Would you please copy out each entry exactly?

Records drawn from a dataset:
● ● ● ● ● ● ●

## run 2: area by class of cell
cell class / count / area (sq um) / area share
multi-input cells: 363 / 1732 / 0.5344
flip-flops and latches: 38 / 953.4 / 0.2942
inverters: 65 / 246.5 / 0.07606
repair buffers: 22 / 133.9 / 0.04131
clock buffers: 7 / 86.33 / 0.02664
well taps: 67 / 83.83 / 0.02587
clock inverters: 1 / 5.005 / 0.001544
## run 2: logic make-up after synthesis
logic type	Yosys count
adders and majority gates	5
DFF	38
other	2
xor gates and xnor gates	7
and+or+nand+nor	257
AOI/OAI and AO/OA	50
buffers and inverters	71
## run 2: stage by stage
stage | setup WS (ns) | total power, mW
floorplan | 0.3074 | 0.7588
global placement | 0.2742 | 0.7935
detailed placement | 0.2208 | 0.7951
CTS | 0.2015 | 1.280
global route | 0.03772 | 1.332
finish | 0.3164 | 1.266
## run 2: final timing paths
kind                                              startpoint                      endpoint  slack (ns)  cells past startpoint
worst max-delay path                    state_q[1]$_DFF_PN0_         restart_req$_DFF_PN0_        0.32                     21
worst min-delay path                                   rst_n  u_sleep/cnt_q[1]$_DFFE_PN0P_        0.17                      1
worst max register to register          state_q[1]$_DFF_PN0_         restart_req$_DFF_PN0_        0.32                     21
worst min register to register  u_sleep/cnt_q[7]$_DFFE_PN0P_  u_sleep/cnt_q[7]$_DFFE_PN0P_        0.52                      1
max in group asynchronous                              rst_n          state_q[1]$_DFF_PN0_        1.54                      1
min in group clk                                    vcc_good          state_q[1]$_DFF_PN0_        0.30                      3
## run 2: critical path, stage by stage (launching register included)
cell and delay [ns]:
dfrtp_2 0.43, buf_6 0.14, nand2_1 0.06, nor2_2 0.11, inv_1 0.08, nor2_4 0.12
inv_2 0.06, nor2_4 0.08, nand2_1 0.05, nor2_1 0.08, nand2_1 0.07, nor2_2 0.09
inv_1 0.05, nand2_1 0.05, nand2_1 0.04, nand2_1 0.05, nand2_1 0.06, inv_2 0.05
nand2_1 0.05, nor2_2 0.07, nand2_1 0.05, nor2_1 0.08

● ● ● ● ● ● ●

**ANSWER AREA:**
## run 2: area by class of cell
cell class / count / area (sq um) / area share
multi-input cells: 363 / 1732 / 0.5344
flip-flops and latches: 38 / 953.4 / 0.2942
inverters: 65 / 246.5 / 0.07606
repair buffers: 22 / 133.9 / 0.04131
clock buffers: 7 / 86.33 / 0.02664
well taps: 67 / 83.83 / 0.02587
clock inverters: 1 / 5.005 / 0.001544
## run 2: logic make-up after synthesis
logic type	Yosys count
adders and majority gates	5
DFF	38
other	2
xor gates and xnor gates	7
and+or+nand+nor	257
AOI/OAI and AO/OA	50
buffers and inverters	71
## run 2: stage by stage
stage | setup WS (ns) | total power, mW
floorplan | 0.3074 | 0.7588
global placement | 0.2742 | 0.7935
detailed placement | 0.2208 | 0.7951
CTS | 0.2015 | 1.280
global route | 0.03772 | 1.332
finish | 0.3164 | 1.266
## run 2: final timing paths
kind                                              startpoint                      endpoint  slack (ns)  cells past startpoint
worst max-delay path                    state_q[1]$_DFF_PN0_         restart_req$_DFF_PN0_        0.32                     21
worst min-delay path                                   rst_n  u_sleep/cnt_q[1]$_DFFE_PN0P_        0.17                      1
worst max register to register          state_q[1]$_DFF_PN0_         restart_req$_DFF_PN0_        0.32                     21
worst min register to register  u_sleep/cnt_q[7]$_DFFE_PN0P_  u_sleep/cnt_q[7]$_DFFE_PN0P_        0.52                      1
max in group asynchronous                              rst_n          state_q[1]$_DFF_PN0_        1.54                      1
min in group clk                                    vcc_good          state_q[1]$_DFF_PN0_        0.30                      3
## run 2: critical path, stage by stage (launching register included)
cell and delay [ns]:
dfrtp_2 0.43, buf_6 0.14, nand2_1 0.06, nor2_2 0.11, inv_1 0.08, nor2_4 0.12
inv_2 0.06, nor2_4 0.08, nand2_1 0.05, nor2_1 0.08, nand2_1 0.07, nor2_2 0.09
inv_1 0.05, nand2_1 0.05, nand2_1 0.04, nand2_1 0.05, nand2_1 0.06, inv_2 0.05
nand2_1 0.05, nor2_2 0.07, nand2_1 0.05, nor2_1 0.08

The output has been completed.